No. They are not flawed.
Exactly, the incentive model works well. And it will continue to do so even if...
Quote
the block subsidy is very low versus the value of the fees and the value of BTC is high
.

You are right that there must be a certain "average transaction fee level" per block (which you mention as g(x) ) to maintain the security of the chain when block rewards continue to descend. But your conclusion...
Quote
the block size will have an impact on how secure the chain is.
is flawed. The amount of transaction fees and maximum block size are not directly related, and their relation is pretty complex.

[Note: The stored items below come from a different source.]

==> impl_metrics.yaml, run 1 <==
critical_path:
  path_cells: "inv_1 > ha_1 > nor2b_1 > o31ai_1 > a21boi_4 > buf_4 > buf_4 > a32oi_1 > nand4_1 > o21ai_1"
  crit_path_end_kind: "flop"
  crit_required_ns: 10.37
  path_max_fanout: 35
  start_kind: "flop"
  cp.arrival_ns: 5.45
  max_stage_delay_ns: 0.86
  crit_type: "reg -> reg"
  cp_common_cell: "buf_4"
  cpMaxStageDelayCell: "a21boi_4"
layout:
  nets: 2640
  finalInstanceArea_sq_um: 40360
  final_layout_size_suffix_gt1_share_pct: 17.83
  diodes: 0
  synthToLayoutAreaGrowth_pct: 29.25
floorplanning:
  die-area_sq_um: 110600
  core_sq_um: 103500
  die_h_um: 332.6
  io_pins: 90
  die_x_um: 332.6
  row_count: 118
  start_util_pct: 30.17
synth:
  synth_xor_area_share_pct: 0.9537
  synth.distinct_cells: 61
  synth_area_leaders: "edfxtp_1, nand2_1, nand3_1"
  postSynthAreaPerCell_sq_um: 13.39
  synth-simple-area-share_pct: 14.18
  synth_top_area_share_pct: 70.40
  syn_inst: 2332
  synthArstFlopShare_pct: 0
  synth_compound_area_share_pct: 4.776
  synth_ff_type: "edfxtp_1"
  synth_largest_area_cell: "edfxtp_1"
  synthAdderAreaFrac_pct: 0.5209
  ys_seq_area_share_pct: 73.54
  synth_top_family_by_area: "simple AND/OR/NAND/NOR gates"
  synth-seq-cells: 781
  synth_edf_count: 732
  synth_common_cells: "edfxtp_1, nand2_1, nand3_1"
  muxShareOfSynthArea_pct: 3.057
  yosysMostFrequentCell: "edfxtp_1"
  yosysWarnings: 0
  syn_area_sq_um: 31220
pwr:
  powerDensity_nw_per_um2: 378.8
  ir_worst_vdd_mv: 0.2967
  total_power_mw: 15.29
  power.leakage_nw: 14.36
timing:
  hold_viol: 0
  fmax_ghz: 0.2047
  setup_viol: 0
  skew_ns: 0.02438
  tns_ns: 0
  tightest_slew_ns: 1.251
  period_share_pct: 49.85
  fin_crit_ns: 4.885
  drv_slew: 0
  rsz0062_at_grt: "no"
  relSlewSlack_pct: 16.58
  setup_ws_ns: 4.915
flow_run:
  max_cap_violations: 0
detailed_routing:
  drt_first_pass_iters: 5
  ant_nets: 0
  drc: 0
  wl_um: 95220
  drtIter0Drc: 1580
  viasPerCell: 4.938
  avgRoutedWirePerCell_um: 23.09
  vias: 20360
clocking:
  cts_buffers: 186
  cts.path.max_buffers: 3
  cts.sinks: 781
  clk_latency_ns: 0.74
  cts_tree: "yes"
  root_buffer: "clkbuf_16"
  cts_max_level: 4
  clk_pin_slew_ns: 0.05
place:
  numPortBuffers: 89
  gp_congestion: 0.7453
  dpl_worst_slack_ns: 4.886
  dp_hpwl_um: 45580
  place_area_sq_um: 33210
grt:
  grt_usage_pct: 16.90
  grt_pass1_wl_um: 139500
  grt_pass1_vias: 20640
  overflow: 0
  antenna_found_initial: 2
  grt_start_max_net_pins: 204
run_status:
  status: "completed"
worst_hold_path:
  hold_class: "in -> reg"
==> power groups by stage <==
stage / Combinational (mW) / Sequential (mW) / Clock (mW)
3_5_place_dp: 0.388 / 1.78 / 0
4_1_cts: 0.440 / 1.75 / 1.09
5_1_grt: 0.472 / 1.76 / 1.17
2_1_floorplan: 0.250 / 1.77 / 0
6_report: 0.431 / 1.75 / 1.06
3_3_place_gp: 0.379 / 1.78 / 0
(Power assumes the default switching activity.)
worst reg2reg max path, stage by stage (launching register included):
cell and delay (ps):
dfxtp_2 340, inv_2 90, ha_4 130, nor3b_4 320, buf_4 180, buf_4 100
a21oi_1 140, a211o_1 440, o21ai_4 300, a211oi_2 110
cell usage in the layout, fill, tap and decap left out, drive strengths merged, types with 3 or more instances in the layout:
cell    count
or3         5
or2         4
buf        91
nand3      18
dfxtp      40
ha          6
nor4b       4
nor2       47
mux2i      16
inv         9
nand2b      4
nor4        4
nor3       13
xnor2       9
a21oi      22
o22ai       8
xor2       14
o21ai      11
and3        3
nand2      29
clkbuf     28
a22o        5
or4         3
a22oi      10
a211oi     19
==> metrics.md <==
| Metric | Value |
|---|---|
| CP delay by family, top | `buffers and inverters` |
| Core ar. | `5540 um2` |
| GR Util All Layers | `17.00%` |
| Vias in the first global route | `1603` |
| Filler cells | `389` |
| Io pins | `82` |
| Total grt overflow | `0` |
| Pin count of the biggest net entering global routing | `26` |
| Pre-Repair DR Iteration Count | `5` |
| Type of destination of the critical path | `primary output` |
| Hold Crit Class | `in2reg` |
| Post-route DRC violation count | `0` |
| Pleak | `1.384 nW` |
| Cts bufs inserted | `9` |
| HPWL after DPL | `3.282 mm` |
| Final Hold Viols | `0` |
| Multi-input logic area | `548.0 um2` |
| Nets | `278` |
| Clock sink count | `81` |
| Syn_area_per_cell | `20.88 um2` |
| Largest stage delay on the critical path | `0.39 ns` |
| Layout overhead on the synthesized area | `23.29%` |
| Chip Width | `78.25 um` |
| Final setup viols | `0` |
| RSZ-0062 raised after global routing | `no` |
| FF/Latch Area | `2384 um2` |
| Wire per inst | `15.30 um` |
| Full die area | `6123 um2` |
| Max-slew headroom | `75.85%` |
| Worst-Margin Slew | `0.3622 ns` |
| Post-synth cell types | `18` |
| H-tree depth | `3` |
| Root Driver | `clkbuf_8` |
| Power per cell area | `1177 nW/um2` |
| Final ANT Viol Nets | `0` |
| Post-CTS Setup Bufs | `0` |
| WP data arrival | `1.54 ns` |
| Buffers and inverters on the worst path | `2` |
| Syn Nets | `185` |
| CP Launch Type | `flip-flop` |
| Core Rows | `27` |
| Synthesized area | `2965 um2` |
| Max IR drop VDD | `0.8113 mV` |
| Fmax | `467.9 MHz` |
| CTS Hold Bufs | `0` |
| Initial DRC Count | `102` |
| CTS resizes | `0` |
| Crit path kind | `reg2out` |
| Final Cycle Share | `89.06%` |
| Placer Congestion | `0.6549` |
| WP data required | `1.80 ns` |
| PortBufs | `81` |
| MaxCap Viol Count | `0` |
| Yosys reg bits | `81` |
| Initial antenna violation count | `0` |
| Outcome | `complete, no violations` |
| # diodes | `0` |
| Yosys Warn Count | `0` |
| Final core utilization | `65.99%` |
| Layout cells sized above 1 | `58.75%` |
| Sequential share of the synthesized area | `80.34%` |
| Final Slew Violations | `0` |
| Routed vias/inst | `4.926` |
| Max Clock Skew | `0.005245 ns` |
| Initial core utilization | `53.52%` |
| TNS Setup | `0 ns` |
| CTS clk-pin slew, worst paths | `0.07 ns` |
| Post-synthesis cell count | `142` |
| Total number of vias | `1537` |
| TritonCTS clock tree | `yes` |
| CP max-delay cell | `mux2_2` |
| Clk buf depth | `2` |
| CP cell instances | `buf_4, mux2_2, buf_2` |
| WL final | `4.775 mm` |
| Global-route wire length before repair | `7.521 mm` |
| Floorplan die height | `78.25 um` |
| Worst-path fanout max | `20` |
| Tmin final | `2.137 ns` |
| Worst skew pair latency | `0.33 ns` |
`src/rtl/core/bbpf_pkg.sv`:
```
`timescale 1ns / 1ps
`default_nettype none
package bbpf_pkg;

  // frame geometry and memory sizes
  localparam int FULL_WIDTH      = 240;
  localparam int FULL_HEIGHT     = 160;
  localparam int REDUCED_WIDTH   = 160;
  localparam int REDUCED_HEIGHT  = 128;
  localparam int VIDEO_WORDS     = 40960;
  localparam int PALETTE_ENTRIES = 256;
  localparam int PAGE_HALFWORDS  = 20480;
  localparam int FRAC_BITS       = 8;

  localparam int POS_W  = 28;
  localparam int HALF_W = 16;

  localparam int DIM_MAX_W = (FULL_WIDTH > REDUCED_WIDTH) ? FULL_WIDTH : REDUCED_WIDTH;
  localparam int DIM_MAX_H = (FULL_HEIGHT > REDUCED_HEIGHT) ? FULL_HEIGHT : REDUCED_HEIGHT;
  localparam int DIM_MAX   = (DIM_MAX_W > DIM_MAX_H) ? DIM_MAX_W : DIM_MAX_H;
  // any coordinate at or above 2**COORD_W stays outside every frame after mosaic snap
  localparam int COORD_W   = $clog2(DIM_MAX + 16);
  localparam int CNT_W     = $clog2(COORD_W);
  localparam int LIN_W     = ((2 * COORD_W > 17) ? 2 * COORD_W : 17) + 1;
  localparam int VA_W      = $clog2(VIDEO_WORDS);
  localparam int PAL_W     = $clog2(PALETTE_ENTRIES);

  localparam int QDEPTH = 2;
  localparam int QPTR_W = $clog2(QDEPTH);

  // input kinds
  localparam logic [1:0] KIND_LOOKUP = 2'd0;
  localparam logic [1:0] KIND_VWRITE = 2'd1;
  localparam logic [1:0] KIND_PWRITE = 2'd2;

  // bitmap modes
  localparam logic [1:0] MODE_FULL    = 2'd0;
  localparam logic [1:0] MODE_PAL     = 2'd1;
  localparam logic [1:0] MODE_REDUCED = 2'd2;
  localparam logic [1:0] MODE_NONE    = 2'd3;

  // configuration register indexes
  localparam logic [2:0] REG_MODE     = 3'd0;
  localparam logic [2:0] REG_PAGE     = 3'd1;
  localparam logic [2:0] REG_MOS_EN   = 3'd2;
  localparam logic [2:0] REG_MOS_W    = 3'd3;
  localparam logic [2:0] REG_MOS_H    = 3'd4;

  typedef struct packed {
    logic [1:0] mode;
    logic       page;
    logic       mos_en;
    logic [3:0] mos_w;
    logic [3:0] mos_h;
  } cfg_t;

  // command passed from front to back; op uses the KIND_* codes
  typedef struct packed {
    logic [1:0]        op;
    logic              hit;       // lookup inside the frame
    logic              in_mem;    // lookup address inside video memory
    logic              paletted;
    logic              byte_hi;
    logic [VA_W-1:0]   addr;
    logic [HALF_W-1:0] data;
  } cmd_t;

endpackage
`default_nettype wire

```
`src/rtl/core/bbpf_front.sv`:
```
`timescale 1ns / 1ps
`default_nettype none
module bbpf_front (
  input  wire logic                         clk,
  input  wire logic                         rst,
  input  wire bbpf_pkg::cfg_t               cfg,
  input  wire logic                         in_valid,
  output logic                              in_ready,
  input  wire logic [1:0]                   in_kind,
  input  wire logic [bbpf_pkg::POS_W-1:0]   in_pos_x,
  input  wire logic [bbpf_pkg::POS_W-1:0]   in_pos_y,
  input  wire logic [bbpf_pkg::HALF_W-1:0]  in_addr,
  input  wire logic [bbpf_pkg::HALF_W-1:0]  in_data,
  output logic                              cmd_valid,
  input  wire logic                         cmd_ready,
  output bbpf_pkg::cmd_t                    cmd
);

  localparam int CW = bbpf_pkg::COORD_W;
  localparam int LW = bbpf_pkg::LIN_W;
  localparam int IW = bbpf_pkg::POS_W - 1 - bbpf_pkg::FRAC_BITS;

  localparam logic [1:0] F_IDLE = 2'd0;
  localparam logic [1:0] F_DIV  = 2'd1;
  localparam logic [1:0] F_CALC = 2'd2;
  localparam logic [1:0] F_PUSH = 2'd3;

  logic [1:0]             state;
  logic                   neg;
  logic                   big;
  logic [CW-1:0]          xr, yr, xsh, ysh;
  logic [3:0]             xrem, yrem;
  logic [bbpf_pkg::CNT_W-1:0] cnt;

  logic                   accept;
  logic [IW-1:0]          xi, yi;
  logic                   neg_next;
  logic [4:0]             nx, ny, tx, ty;
  logic [CW-1:0]          xs, ys, lim_w, lim_h;
  logic                   in_frame;
  logic [LW-1:0]          lin, full_addr;

  assign in_ready  = (state == F_IDLE);
  assign accept    = in_valid && in_ready;
  assign cmd_valid = (state == F_PUSH);

  assign xi       = in_pos_x[bbpf_pkg::POS_W-2:bbpf_pkg::FRAC_BITS];
  assign yi       = in_pos_y[bbpf_pkg::POS_W-2:bbpf_pkg::FRAC_BITS];
  assign neg_next = in_pos_x[bbpf_pkg::POS_W-1] | in_pos_y[bbpf_pkg::POS_W-1];

  // one restoring-remainder step per cycle, x and y side by side
  assign nx = {1'b0, cfg.mos_w} + 5'd1;
  assign ny = {1'b0, cfg.mos_h} + 5'd1;
  assign tx = {xrem, xsh[CW-1]};
  assign ty = {yrem, ysh[CW-1]};

  always_comb begin
    xs = xr - {{(CW-4){1'b0}}, xrem};
    ys = yr - {{(CW-4){1'b0}}, yrem};
    if (cfg.mode == bbpf_pkg::MODE_REDUCED) begin
      lim_w = CW'(bbpf_pkg::REDUCED_WIDTH);
      lim_h = CW'(bbpf_pkg::REDUCED_HEIGHT);
    end else begin
      lim_w = CW'(bbpf_pkg::FULL_WIDTH);
      lim_h = CW'(bbpf_pkg::FULL_HEIGHT);
    end
    in_frame = !neg && !big && (cfg.mode != bbpf_pkg::MODE_NONE) &&
               (xs < lim_w) && (ys < lim_h);
    // row length equals the frame width in every mode
    lin = (LW'(ys) * LW'(lim_w)) + LW'(xs);
    unique case (cfg.mode)
      bbpf_pkg::MODE_PAL:
        full_addr = (cfg.page ? LW'(2 * bbpf_pkg::PAGE_HALFWORDS) : '0) + lin;
      bbpf_pkg::MODE_REDUCED:
        full_addr = (cfg.page ? LW'(bbpf_pkg::PAGE_HALFWORDS) : '0) + lin;
      default:
        full_addr = lin;
    endcase
    // paletted: full_addr is a byte address, halve it for the halfword
    if (cfg.mode == bbpf_pkg::MODE_PAL) begin
      full_addr = full_addr >> 1;
    end
  end

  always_ff @(posedge clk) begin
    if (rst) begin
      state <= F_IDLE;
    end else begin
      unique case (state)
        F_IDLE: begin
          if (accept) begin
            unique case (in_kind)
              bbpf_pkg::KIND_LOOKUP: begin
                state <= (cfg.mos_en && !neg_next) ? F_DIV : F_CALC;
              end
              bbpf_pkg::KIND_VWRITE: begin
                if ({16'd0, in_addr} < 32'(bbpf_pkg::VIDEO_WORDS)) begin
                  state <= F_PUSH;
                end
              end
              bbpf_pkg::KIND_PWRITE: begin
                if ({16'd0, in_addr} < 32'(bbpf_pkg::PALETTE_ENTRIES)) begin
                  state <= F_PUSH;
                end
              end
              default: ;
            endcase
          end
        end
        F_DIV: begin
          if (cnt == bbpf_pkg::CNT_W'(CW - 1)) begin
            state <= F_CALC;
          end
        end
        F_CALC: state <= F_PUSH;
        F_PUSH: begin
          if (cmd_ready) begin
            state <= F_IDLE;
          end
        end
        default: state <= F_IDLE;
      endcase
    end
  end

  always_ff @(posedge clk) begin
    if (accept) begin
      neg  <= neg_next;
      big  <= (|xi[IW-1:CW]) | (|yi[IW-1:CW]);
      xr   <= xi[CW-1:0];
      yr   <= yi[CW-1:0];
      xsh  <= xi[CW-1:0];
      ysh  <= yi[CW-1:0];
      xrem <= '0;
      yrem <= '0;
      cnt  <= '0;
      cmd.op       <= in_kind;
      cmd.hit      <= 1'b0;
      cmd.in_mem   <= 1'b0;
      cmd.paletted <= 1'b0;
      cmd.byte_hi  <= 1'b0;
      cmd.addr     <= in_addr[bbpf_pkg::VA_W-1:0];
      cmd.data     <= in_data;
    end else if (state == F_DIV) begin
      xsh  <= xsh << 1;
      ysh  <= ysh << 1;
      xrem <= (tx >= nx) ? 4'(tx - nx) : tx[3:0];
      yrem <= (ty >= ny) ? 4'(ty - ny) : ty[3:0];
      cnt  <= cnt + 1'b1;
    end else if (state == F_CALC) begin
      cmd.hit      <= in_frame;
      cmd.in_mem   <= full_addr < LW'(bbpf_pkg::VIDEO_WORDS);
      cmd.paletted <= (cfg.mode == bbpf_pkg::MODE_PAL);
      cmd.byte_hi  <= lin[0];
      cmd.addr     <= full_addr[bbpf_pkg::VA_W-1:0];
    end
  end

endmodule
`default_nettype wire

```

In late 2017, for example, Bitcoin had less block capacity than now because the percentage of Segwit transactions (which have less weight) was lower, but transaction fees were much higher than now, because blocks were fuller - that means, people were panicking to get their transactions included, and thus offered to pay high fees.

If the transaction block limit is too high, then - as was already written by others in this thread - the average fees per transaction stay low. In BCH, in theory I can send transactions for the absolute minimum because blocks are almost never full.

Now imagine the block size limit stays low at 4MB, and most transactions are carried out on sidechains, the Lightning Network, and other off-chain mechanisms (even centralized ones, like via Coinbase). The transaction fees on these "second layers" would be low, but their "wellbeing" depends on transactions on the main chain (be it via atomic swaps from and to sidechains, or channel opening/settlement transactions on LN). So in a world with high Bitcoin adoption the second layers would provide enough demand to ensure the transaction fees on the base layer stay high enough.

I agree however that at some point in the future block size should be increased, but this is not a priority issue now. Schnorr signatures and friends are much more promising in the near future. It would become a priority if the working of second layers cannot be ensured anymore with the current block size, e.g. if the demand for LN channel opening/settlement transactions is as high (or almost as high) as the block capacity.